Nihon Kohden Has A Solid Track Record

The company has been paying a dividend for a long time, and it has been quite stable which gives us confidence in the future dividend potential. Since 2014, the annual payment back then was ¥26.00, compared to the most recent full-year payment of ¥61.00. This works out to be a compound annual growth rate (CAGR) of approximately 8.9% a year over that time. The growth of the dividend has been pretty reliable, so we think this can offer investors some nice additional income in their portfolio.

The Dividend Looks Likely To Grow

The company's investors will be pleased to have been receiving dividend income for some time.
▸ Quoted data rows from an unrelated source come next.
### src/rtl/mc_control_if.sv
// Control-unit boundary: instruction/status inputs and datapath select/enable outputs.
// master = controller side, slave = datapath side.
interface mc_control_if #(
    parameter int ALU_OP_W = 4
);
    logic [5:0]          opcode;
    logic                zero;
    logic                mem_ready;

    logic                reg_dst;
    logic                alu_src_a;
    logic [1:0]          alu_src_b;
    logic                mem_to_reg;
    logic                iord;
    logic [1:0]          pc_src;

    logic                reg_write;
    logic                mem_read;
    logic                mem_write;
    logic                ir_write;
    logic                pc_write;

    logic [ALU_OP_W-1:0] alu_op;
    logic [3:0]          state_o;
    logic                bus_err;

    modport master (
        input  opcode, zero, mem_ready,
        output reg_dst, alu_src_a, alu_src_b, mem_to_reg, iord, pc_src,
               reg_write, mem_read, mem_write, ir_write, pc_write,
               alu_op, state_o, bus_err
    );

    modport slave (
        output opcode, zero, mem_ready,
        input  reg_dst, alu_src_a, alu_src_b, mem_to_reg, iord, pc_src,
               reg_write, mem_read, mem_write, ir_write, pc_write,
               alu_op, state_o, bus_err
    );
endinterface

### src/rtl/mc_control.sv
// Multi-cycle MIPS-style Moore control FSM; outputs decode from current state (0-cycle), state advances per clk.
// Stalls in FETCH/MEM_RD/MEM_WR until mem_ready; data accesses give up after MEM_WAIT_MAX cycles with bus_err.
// Optional ILLEGAL_TRAP_EN: unknown opcodes and bus errors park the FSM in TRAP until rst.
module mc_control #(
    parameter int ALU_OP_W     = 4,
    parameter int MEM_WAIT_MAX = 15
) (
    input  logic          clk,
    input  logic          rst,
    mc_control_if.master  bus
);

    typedef enum logic [3:0] {
        FETCH    = 4'd0,
        DECODE   = 4'd1,
        EXEC_R   = 4'd2,
        EXEC_I   = 4'd3,
        MEM_ADDR = 4'd4,
        MEM_RD   = 4'd5,
        MEM_WR   = 4'd6,
        WB_ALU   = 4'd7,
        WB_MEM   = 4'd8,
        BRANCH   = 4'd9,
        JUMP     = 4'd10
`ifdef ILLEGAL_TRAP_EN
        , TRAP   = 4'd11
`endif
    } state_t;

    localparam logic [5:0] OP_RTYPE = 6'b000000;
    localparam logic [5:0] OP_ADDI  = 6'b001000;
    localparam logic [5:0] OP_ANDI  = 6'b001100;
    localparam logic [5:0] OP_ORI   = 6'b001101;
    localparam logic [5:0] OP_XORI  = 6'b001110;
    localparam logic [5:0] OP_SLTI  = 6'b001010;
    localparam logic [5:0] OP_LUI   = 6'b001111;
    localparam logic [5:0] OP_LW    = 6'b100011;
    localparam logic [5:0] OP_SW    = 6'b101011;
    localparam logic [5:0] OP_BEQ   = 6'b000100;
    localparam logic [5:0] OP_BNE   = 6'b000101;
    localparam logic [5:0] OP_J     = 6'b000010;

    localparam logic [7:0] WAIT_LIMIT = 8'(MEM_WAIT_MAX);

    state_t     stateQ;
    state_t     stateNxt;
    logic [5:0] opLatch;
    logic [7:0] waitCnt;

    logic       inDataMem;
    logic       timeout;

    logic       regDst;
    logic       srcA;
    logic [1:0] srcB;
    logic       memToReg;
    logic       iorD;
    logic [1:0] pcSrc;
    logic       regWr;
    logic       memRd;
    logic       memWr;
    logic       irWr;
    logic       pcWr;
    logic [3:0] aluCode;
    logic       busErr;

    // Instruction fetch may stall indefinitely; only data accesses are bounded.
    assign inDataMem = (stateQ == MEM_RD) || (stateQ == MEM_WR);
    assign timeout   = inDataMem && !bus.mem_ready && (waitCnt == WAIT_LIMIT);

    function automatic logic [3:0] immAluCode(input logic [5:0] op);
        logic [3:0] code;
        code = 4'b0000;
        case (op)
            OP_ADDI: code = 4'b0101;
            OP_ANDI: code = 4'b0001;
            OP_ORI:  code = 4'b0010;
            OP_XORI: code = 4'b0011;
            OP_SLTI: code = 4'b1011;
            OP_LUI:  code = 4'b1010;
            default: code = 4'b0000;
        endcase
        return code;
    endfunction

    always_ff @(posedge clk) begin
        if (rst) begin
            stateQ  <= FETCH;
            opLatch <= 6'd0;
            waitCnt <= 8'd0;
        end else begin
            stateQ <= stateNxt;
            if (stateQ == DECODE) begin
                opLatch <= bus.opcode;
            end
            // Outside MEM_RD/MEM_WR the counter sits at zero, so each access starts clean.
            if (inDataMem && !bus.mem_ready) begin
                waitCnt <= waitCnt + 8'd1;
            end else begin
                waitCnt <= 8'd0;
            end
        end
    end

    always_comb begin
        stateNxt = stateQ;
        regDst   = 1'b0;
        srcA     = 1'b0;
        srcB     = 2'b00;
        memToReg = 1'b0;
        iorD     = 1'b0;
        pcSrc    = 2'b00;
        regWr    = 1'b0;
        memRd    = 1'b0;
        memWr    = 1'b0;
        irWr     = 1'b0;
        pcWr     = 1'b0;
        aluCode  = 4'b0000;
        busErr   = 1'b0;

        case (stateQ)
            FETCH: begin
                memRd = 1'b1;
                srcB  = 2'b01;
                irWr  = bus.mem_ready;
                pcWr  = bus.mem_ready;
                if (bus.mem_ready) begin
                    stateNxt = DECODE;
                end
            end

            DECODE: begin
                srcB = 2'b11;
                case (bus.opcode)
                    OP_RTYPE:                                   stateNxt = EXEC_R;
                    OP_ADDI, OP_ANDI, OP_ORI, OP_XORI,
                    OP_SLTI, OP_LUI:                            stateNxt = EXEC_I;
                    OP_LW, OP_SW:                               stateNxt = MEM_ADDR;
                    OP_BEQ, OP_BNE:                             stateNxt = BRANCH;
                    OP_J:                                       stateNxt = JUMP;
`ifdef ILLEGAL_TRAP_EN
                    default:                                    stateNxt = TRAP;
`else
                    default:                                    stateNxt = FETCH;
`endif
                endcase
            end

            EXEC_R: begin
                srcA     = 1'b1;
                aluCode  = 4'b1000;
                stateNxt = WB_ALU;
            end

            EXEC_I: begin
                srcA     = 1'b1;
                srcB     = 2'b10;
                aluCode  = immAluCode(opLatch);
                stateNxt = WB_ALU;
            end

            MEM_ADDR: begin
                srcA     = 1'b1;
                srcB     = 2'b10;
                stateNxt = (opLatch == OP_LW) ? MEM_RD : MEM_WR;
            end

            MEM_RD, MEM_WR: begin
                iorD   = 1'b1;
                memRd  = (stateQ == MEM_RD) && !timeout;
                memWr  = (stateQ == MEM_WR) && !timeout;
                busErr = timeout;
                if (bus.mem_ready) begin
                    stateNxt = (stateQ == MEM_RD) ? WB_MEM : FETCH;
                end else if (timeout) begin
`ifdef ILLEGAL_TRAP_EN
                    stateNxt = TRAP;
`else
                    stateNxt = FETCH;
`endif
                end
            end

            WB_ALU: begin
                regWr    = 1'b1;
                regDst   = (opLatch == OP_RTYPE);
                stateNxt = FETCH;
            end

            WB_MEM: begin
                regWr    = 1'b1;
                memToReg = 1'b1;
                stateNxt = FETCH;
            end

            BRANCH: begin
                srcA     = 1'b1;
                aluCode  = 4'b0110;
                pcSrc    = 2'b01;
                pcWr     = (opLatch == OP_BEQ) ? bus.zero : !bus.zero;
                stateNxt = FETCH;
            end

            JUMP: begin
                pcSrc    = 2'b10;
                pcWr     = 1'b1;
                stateNxt = FETCH;
            end

`ifdef ILLEGAL_TRAP_EN
            TRAP: begin
                aluCode  = 4'b1111;
                stateNxt = TRAP;
            end
`endif

            default: begin
                stateNxt = FETCH;
            end
        endcase
    end

    assign bus.reg_dst    = regDst;
    assign bus.alu_src_a  = srcA;
    assign bus.alu_src_b  = srcB;
    assign bus.mem_to_reg = memToReg;
    assign bus.iord       = iorD;
    assign bus.pc_src     = pcSrc;
    assign bus.reg_write  = regWr;
    assign bus.mem_read   = memRd;
    assign bus.mem_write  = memWr;
    assign bus.ir_write   = irWr;
    assign bus.pc_write   = pcWr;
    assign bus.alu_op     = ALU_OP_W'(aluCode);
    assign bus.state_o    = stateQ;
    assign bus.bus_err    = busErr;

endmodule

### src/flat_wrapper.sv
// flat-port wrapper written by rule: the top's interface ports become plain ports
module mc_control_flat 
#(
    parameter int ALU_OP_W     = 4,
    parameter int MEM_WAIT_MAX = 15
)
  (clk, rst, bus_opcode, bus_zero, bus_mem_ready, bus_reg_dst, bus_alu_src_a, bus_alu_src_b, bus_mem_to_reg, bus_iord, bus_pc_src, bus_reg_write, bus_mem_read, bus_mem_write, bus_ir_write, bus_pc_write, bus_alu_op, bus_state_o, bus_bus_err);
  mc_control_if #(.ALU_OP_W(ALU_OP_W)) bus_i ();
  input  logic clk;
  input  logic rst;
  input wire logic [$bits(bus_i.opcode)-1:0] bus_opcode;
  input wire logic [$bits(bus_i.zero)-1:0] bus_zero;
  input wire logic [$bits(bus_i.mem_ready)-1:0] bus_mem_ready;
  output wire logic [$bits(bus_i.reg_dst)-1:0] bus_reg_dst;
  output wire logic [$bits(bus_i.alu_src_a)-1:0] bus_alu_src_a;
  output wire logic [$bits(bus_i.alu_src_b)-1:0] bus_alu_src_b;
  output wire logic [$bits(bus_i.mem_to_reg)-1:0] bus_mem_to_reg;
  output wire logic [$bits(bus_i.iord)-1:0] bus_iord;
  output wire logic [$bits(bus_i.pc_src)-1:0] bus_pc_src;
  output wire logic [$bits(bus_i.reg_write)-1:0] bus_reg_write;
  output wire logic [$bits(bus_i.mem_read)-1:0] bus_mem_read;
  output wire logic [$bits(bus_i.mem_write)-1:0] bus_mem_write;
  output wire logic [$bits(bus_i.ir_write)-1:0] bus_ir_write;
  output wire logic [$bits(bus_i.pc_write)-1:0] bus_pc_write;
  output wire logic [$bits(bus_i.alu_op)-1:0] bus_alu_op;
  output wire logic [$bits(bus_i.state_o)-1:0] bus_state_o;
  output wire logic [$bits(bus_i.bus_err)-1:0] bus_bus_err;
  assign bus_i.opcode = bus_opcode;
  assign bus_i.zero = bus_zero;
  assign bus_i.mem_ready = bus_mem_ready;
  assign bus_reg_dst = bus_i.reg_dst;
  assign bus_alu_src_a = bus_i.alu_src_a;
  assign bus_alu_src_b = bus_i.alu_src_b;
  assign bus_mem_to_reg = bus_i.mem_to_reg;
  assign bus_iord = bus_i.iord;
  assign bus_pc_src = bus_i.pc_src;
  assign bus_reg_write = bus_i.reg_write;
  assign bus_mem_read = bus_i.mem_read;
  assign bus_mem_write = bus_i.mem_write;
  assign bus_ir_write = bus_i.ir_write;
  assign bus_pc_write = bus_i.pc_write;
  assign bus_alu_op = bus_i.alu_op;
  assign bus_state_o = bus_i.state_o;
  assign bus_bus_err = bus_i.bus_err;
  mc_control #(.ALU_OP_W(ALU_OP_W), .MEM_WAIT_MAX(MEM_WAIT_MAX)) u_core (.clk(clk), .rst(rst), .bus(bus_i));
endmodule
### config.mk
export PLATFORM = sky130hd
export DESIGN_NAME = mc_control_flat
export DESIGN_NICKNAME = d
export VERILOG_FILES = /design/src/rtl/mc_control_if.sv /design/src/rtl/mc_control.sv /design/src/flat_wrapper.sv
export SDC_FILE = /design/constraint.sdc
export NUM_CORES = 1
export LEC_CHECK = 0
export BUFFER_PORTS_ARGS = -buffer_cell sky130_fd_sc_hd__clkbuf_2
export CORE_MARGIN = 1.5
export CORE_UTILIZATION = 46
export DETAILED_ROUTE_END_ITERATION = 7
export PLACE_DENSITY = 0.74
export SYNTH_ARGS = -nofsm -noshare
export SYNTH_HDL_FRONTEND = slang
export SYNTH_SLANG_ARGS = --single-unit
### constraint.sdc
create_clock -name clk -period 1.5 [get_ports clk]
set_clock_uncertainty 0.15 [all_clocks]
set_input_delay 0.3 -clock clk [delete_from_list [all_inputs] [get_ports clk]]
set_output_delay 0.3 -clock clk [all_outputs]
set_load 0.1 [all_outputs]
==> qor.txt, run 1 <==
Status: stopped before the end
DP HPWL: 4830 um
Cells after synthesis: 147
Asr flop ratio synth: 0%
Tool error message: [ERROR DPL-0033] detailed placement checks failed during check placement.
Die height: 52.8 um
Row count: 17
Last stage: detailed placement (3_5_place_dp)
Initial core utilization: 50.2%
Chip width: 52.8 um
Syn_nets: 158
Routability cong.: 0.894
Post-synth EDFFs: 0
Syn Area/Cell: 7.77 sq um
Most used flip-flop cell after synthesis: dfxtp_1
IO Pins: 32
Sequential element share of the synthesized area: 31.5%
Post-synth cell types: 42
Synth Cell Area: 1140 sq um
YS warnings: 0
FF+latch count, synth: 18
I/O Buffers: 31
-- Yosys cell counts (all sizes together) (5+ instances only) --
| cell type | count | area (sq um) |
|---|---|---|
| nor2 | 26 | 97.6 |
| dfxtp | 18 | 360 |
| nand2 | 8 | 30.0 |
| nand3 | 8 | 40.0 |
| nor3 | 8 | 40.0 |
| nand2b | 7 | 43.8 |
| a21oi | 6 | 30.0 |
| mux2i | 6 | 60.1 |
| xor2 | 5 | 43.8 |
-- metrics by stage --
stage	worst slack, ns	instance area (sq um)	hold WS (ns)
after floorplan	-1.46	1490	0.263
after global placement	-0.464	2260	0.348
-- logic make-up after synthesis --
family | synth area share (%)
multiplexers | 5.26
AO/OA/AOI/OAI | 14.6
flip-flops | 31.5
AND/OR/NAND/NOR | 36.8
adder cells (fa/ha/maj) | 1.10
buffers and inverters | 4.60
XOR/XNOR | 6.13
==> run 2, diff against run 1 <==
--- a/config.mk
+++ b/config.mk
@@ -6,10 +6,10 @@
 export NUM_CORES = 1
 export LEC_CHECK = 0
 export BUFFER_PORTS_ARGS = -buffer_cell sky130_fd_sc_hd__clkbuf_2
-export CORE_MARGIN = 1.5
-export CORE_UTILIZATION = 46
+export CORE_AREA = 2 2 63 65
 export DETAILED_ROUTE_END_ITERATION = 7
-export PLACE_DENSITY = 0.74
+export DIE_AREA = 0 0 65 67
+export PLACE_DENSITY_LB_ADDON = 0.15
 export SYNTH_ARGS = -nofsm -noshare
 export SYNTH_HDL_FRONTEND = slang
 export SYNTH_SLANG_ARGS = --single-unit
==> constraint.sdc (replaced) <==
create_clock -name clk -period 1.95 [get_ports clk]
set_clock_uncertainty 0.15 [all_clocks]
set_input_delay 0.39 -clock clk [delete_from_list [all_inputs] [get_ports clk]]
set_output_delay 0.39 -clock clk [all_outputs]
set_load 0.1 [all_outputs]
==> qor.txt, run 2 <==
Multi-input logic area: 1090 sq um
Synth Cell Area: 1140 sq um (unchanged)
Clock buffer depth: 2
Routed wire length: 4140 um
PnR worst setup slack: -0.456 ns
Post-synth cell types: 42 (unchanged)
Storage element area: 385 sq um
Syn Area/Cell: 7.77 sq um (unchanged)
Post-synth EDFFs: 0 (unchanged)
CTS sink cnt: 18
Antenna viol nets, final: 0
Largest net degree at the start of global routing: 12
Drt drc: 0
CTS Hold Bufs: 0
Highest-count cells in the layout ignoring fill and taps: buf_4 (38), nor2_1 (20), buf_12 (20)
Logic pwr share: 66.4%
Switch share: 47.1%
Flop pwr share: 21.2%
Ratio of cells with drive above 1 in the final layout: 61.7%
Rel. slew slack: 64.0%
RSZ-0062 raised after global routing: yes
Drt first-iter violations: 41
Synth top area cells: dfxtp_1 (32%), nor2_1 (8.5%), mux2i_1 (5.3%), nand2b_1 (3.8%), xor2_1 (3.8%)
Asr flop ratio synth: 0% (unchanged)
Die area: 4360 sq um
Row count: 22 (+5)
FF+latch count, synth: 18 (unchanged)
NetSw: 1.00 mW
Clock latency on the worst-skew pair: 0.25 ns
Initial core utilization: 31.7% (-19 points)
Routability cong.: 0.789 (-12%)
Largest area contributor in the netlist: dfxtp_1
Pwr Total: 2.13 mW
Slowest cell on the critical path: or4_4
Violated checks: negative setup slack
Count leader, synth: nor2_1
Kind of critical path: flop to output port
Max FFs per register: 8
CTS Buf Count: 3
Clk pwr share: 12.3%
Final hold slack: 0.275 ns
Most used flip-flop cell after synthesis: dfxtp_1
H-tree Lvls: 1
Slew Viols, Final: 0
Synth top area share: 31.5% (unchanged)
Worst-path clk slew: 0.07 ns
Final-report hold violation count: 0
First-pass GRT wire length: 6700 um
CP endpoint kind: output port
Power per cell area: 863 nW/um^2
Initial antenna violation count: 0
Vias: 1382
Biggest register: u_core.waitCnt
Most common cell after layout, fill and taps aside: buf_4
Hold crit path type: primary input to flop
Sequential element share of the synthesized area: 31.5% (unchanged)
Max cap viols: 0
Pint: 1.13 mW
Vias per cell: 5.12
Crit Path Max Fanout: 3
VDD IR max: 706 uV
Die height: 67 um (+27%)
Pre-CTS setup slack: -0.214 ns
Total track usage: 19.7%
# diodes: 0
WP data required: 1.41 ns
P&R area growth vs syn: 116%
Arr. time, crit path: 1.87 ns
Setup Viol. Count Final: 14
Measured slew at the worst slew-check pin: 0.542 ns
Core box area: 3610 sq um
Period utilization: 123%
YS warnings: 0 (unchanged)
IO Pins: 32 (unchanged)
Cells after synthesis: 147 (unchanged)
R2r setup slk: 0.12 ns
Clock root buffer: clkbuf_8
Avg WL per Cell: 15.3 um
I/O Buffers: 31 (unchanged)
CTS tree: yes
DP HPWL: 2870 um (-40%)
Synth top cells by count: nor2_1 (26), dfxtp_1 (18), nand2_1 (8), nand3_1 (8), nor3_1 (8)
Syn_nets: 158 (unchanged)
Fillers: 268
Leakage: 0.985 nW
Status: finished with violations
Chip width: 65 um (+23%)
GRT overflow: 0
Iteration count of the initial detailed-routing pass: 4
Max Fclk: 416 MHz
Tmin final: 2.41 ns
CP cell instances: or4_4 -> o21ai_2 -> nand4b_1 -> a21oi_4 -> buf_12
Layout Nets: 234
Dpl cells: 251
Crit start category: flop
Post-Layout Cell Count: 270
Vias in the first global route: 1402
Largest stage delay on the critical path: 0.55 ns
## run 2: metrics by stage
stage / TNS (ns) / cell area [sq um] / utilization, %
global route: -3.59 / 2470 / 68.5
detailed placement: -0.344 / 2110 / 58.6
finish: -2.71 / 2470 / 68.5
floorplan: -7.12 / 1470 / -
global placement: -0.202 / 2110 / 58.6
CTS: -2.30 / 2380 / 66.1
## run 2: repair_timing
action | 4_1_cts | 5_1_grt
endpoints found under the setup margin | 15 | 17
setup buffers | 11 | 4
gates resized for setup | 37 | 8
pin swaps | 13 | 8
gates cloned | 0 | 0
## run 2: area by class of cell
cell class | instances | area share [%]
Multi-Input combinational cell | 117 | 44.1
Clock buffer | 4 | 1.82
Timing Repair Buffer | 79 | 35.0
Sequential cell | 18 | 15.6
Inverter | 4 | 1.06
Tap cell | 48 | 2.43
## run 2: cell families after synthesis
| group | synth area share [%] |
|---|---|
| simple gates | 36.8 |
| buf+inv | 4.60 |
| xor+xnor | 6.13 |
| compound gates | 14.6 |
| flops | 31.5 |
| fa+ha+maj | 1.10 |
| mux | 5.26 |
## run 2: metal layers
| layer | vias up | wire length [um] | track usage (%) |
|---|---|---|---|
| li1 | 682 | - | - |
| met1 | 650 | 1670 | 23.4 |
| met2 | 38 | 2240 | 36.6 |
| met3 | 12 | 131 | 2.36 |
| met4 | 0 | 109 | 6.65 |
| met5 | - | 0 | 0 |
## run 2: critical path, delay by kind of cell, from the launching register on
family	cells	cell delay, ns
buffers and inverters	1	0.19
AND/OR/NAND/NOR	2	0.74
AO/OA/AOI/OAI	2	0.36
flip-flops	1	0.32
## run 2: power groups by stage
stage | logic (mW) | registers [mW] | clock network, mW
finish | 1.42 | 0.452 | 0.263
global route | 1.48 | 0.456 | 0.285
CTS | 1.35 | 0.448 | 0.269
detailed placement | 1.24 | 0.458 | 0
global placement | 1.22 | 0.456 | 0
floorplan | 0.785 | 0.536 | 0
## run 2: final timing paths
path                                            start                     to  depth (start not counted)
worst max-delay path                u_core.opLatch[5]           bus_pc_write                          5
worst min-delay path                              rst  u_core.bus.state_o[3]                          2
worst max register to register  u_core.bus.state_o[0]      u_core.opLatch[3]                          8
worst min register to register      u_core.opLatch[2]      u_core.opLatch[2]                          2
Power figures use the tool's default switching activity.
Nihon Kohden has seen EPS rising for the last five years, at 11% per annum. A low payout ratio and decent growth suggests that the company is reinvesting well, and it also has plenty of room to increase the dividend over time.

In Summary

Overall, while it's not great to see that the dividend has been cut, we think the company is now in a good position to make consistent payments going into the future. The payments look okay by most measures, the lack of cash flow could definitely cause problems for them in the future. The payment isn't stellar, but it could make a decent addition to a dividend portfolio.
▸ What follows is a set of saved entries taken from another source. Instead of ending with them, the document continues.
==> config.mk <==
export PLATFORM = sky130hd
export DESIGN_NAME = and_frame_acc
export DESIGN_NICKNAME = d
export VERILOG_FILES = /design/src/rtl/and_frame_acc.sv
export SDC_FILE = /design/constraint.sdc
export NUM_CORES = 1
export LEC_CHECK = 0
export ABC_AREA = 1
export CAP_MARGIN = 15
export CORE_MARGIN = 3
export CORE_UTILIZATION = 52
export DETAILED_ROUTE_END_ITERATION = 10
export PLACE_DENSITY = 0.86
export SYNTH_ARGS = -nofsm -noshare
export SYNTH_HDL_FRONTEND = slang
export SYNTH_SLANG_ARGS = --single-unit
==> constraint.sdc <==
create_clock -name clk -period 1.7 [get_ports clk]
set_input_delay 0.255 -clock clk [delete_from_list [all_inputs] [get_ports clk]]
set_output_delay 0.255 -clock clk [all_outputs]
set_load 0.005 [all_outputs]
==> src/rtl/and_frame_acc.sv <==
// and_frame_acc: folds a stream of WIDTH-bit beats into one AND/NAND
// result per frame (frame ends on in_last), presented on a valid/ready
// output with a saturating beat count.
//
// Ports:
//   clk, reset      single clock, synchronous active-high reset
//   in_data/in_valid/in_last/mode, in_ready   input beat handshake
//   out_data/out_count/out_sat/out_valid, out_ready   result handshake
//   in_abort        (only with ANDACC_ABORT_EN) drop the partial frame
//
// Build option: define ANDACC_ABORT_EN to add the in_abort port.

module sAND (
    input  logic a,
    input  logic b,
    output logic y
);
    assign y = a & b;
endmodule

module sNOT (
    input  logic a,
    output logic y
);
    assign y = ~a;
endmodule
It's important to note that companies having a consistent dividend policy will generate greater investor confidence than those having an erratic one. However, there are other things to consider for investors when analysing stock performance. Earnings growth generally bodes well for the future value of company dividend payments. See if the 5 Nihon Kohden analysts we track are forecasting continued growth with our free report on analyst estimates for the company. If you are a dividend investor, you might also want to look at our curated list of high yield dividend stocks.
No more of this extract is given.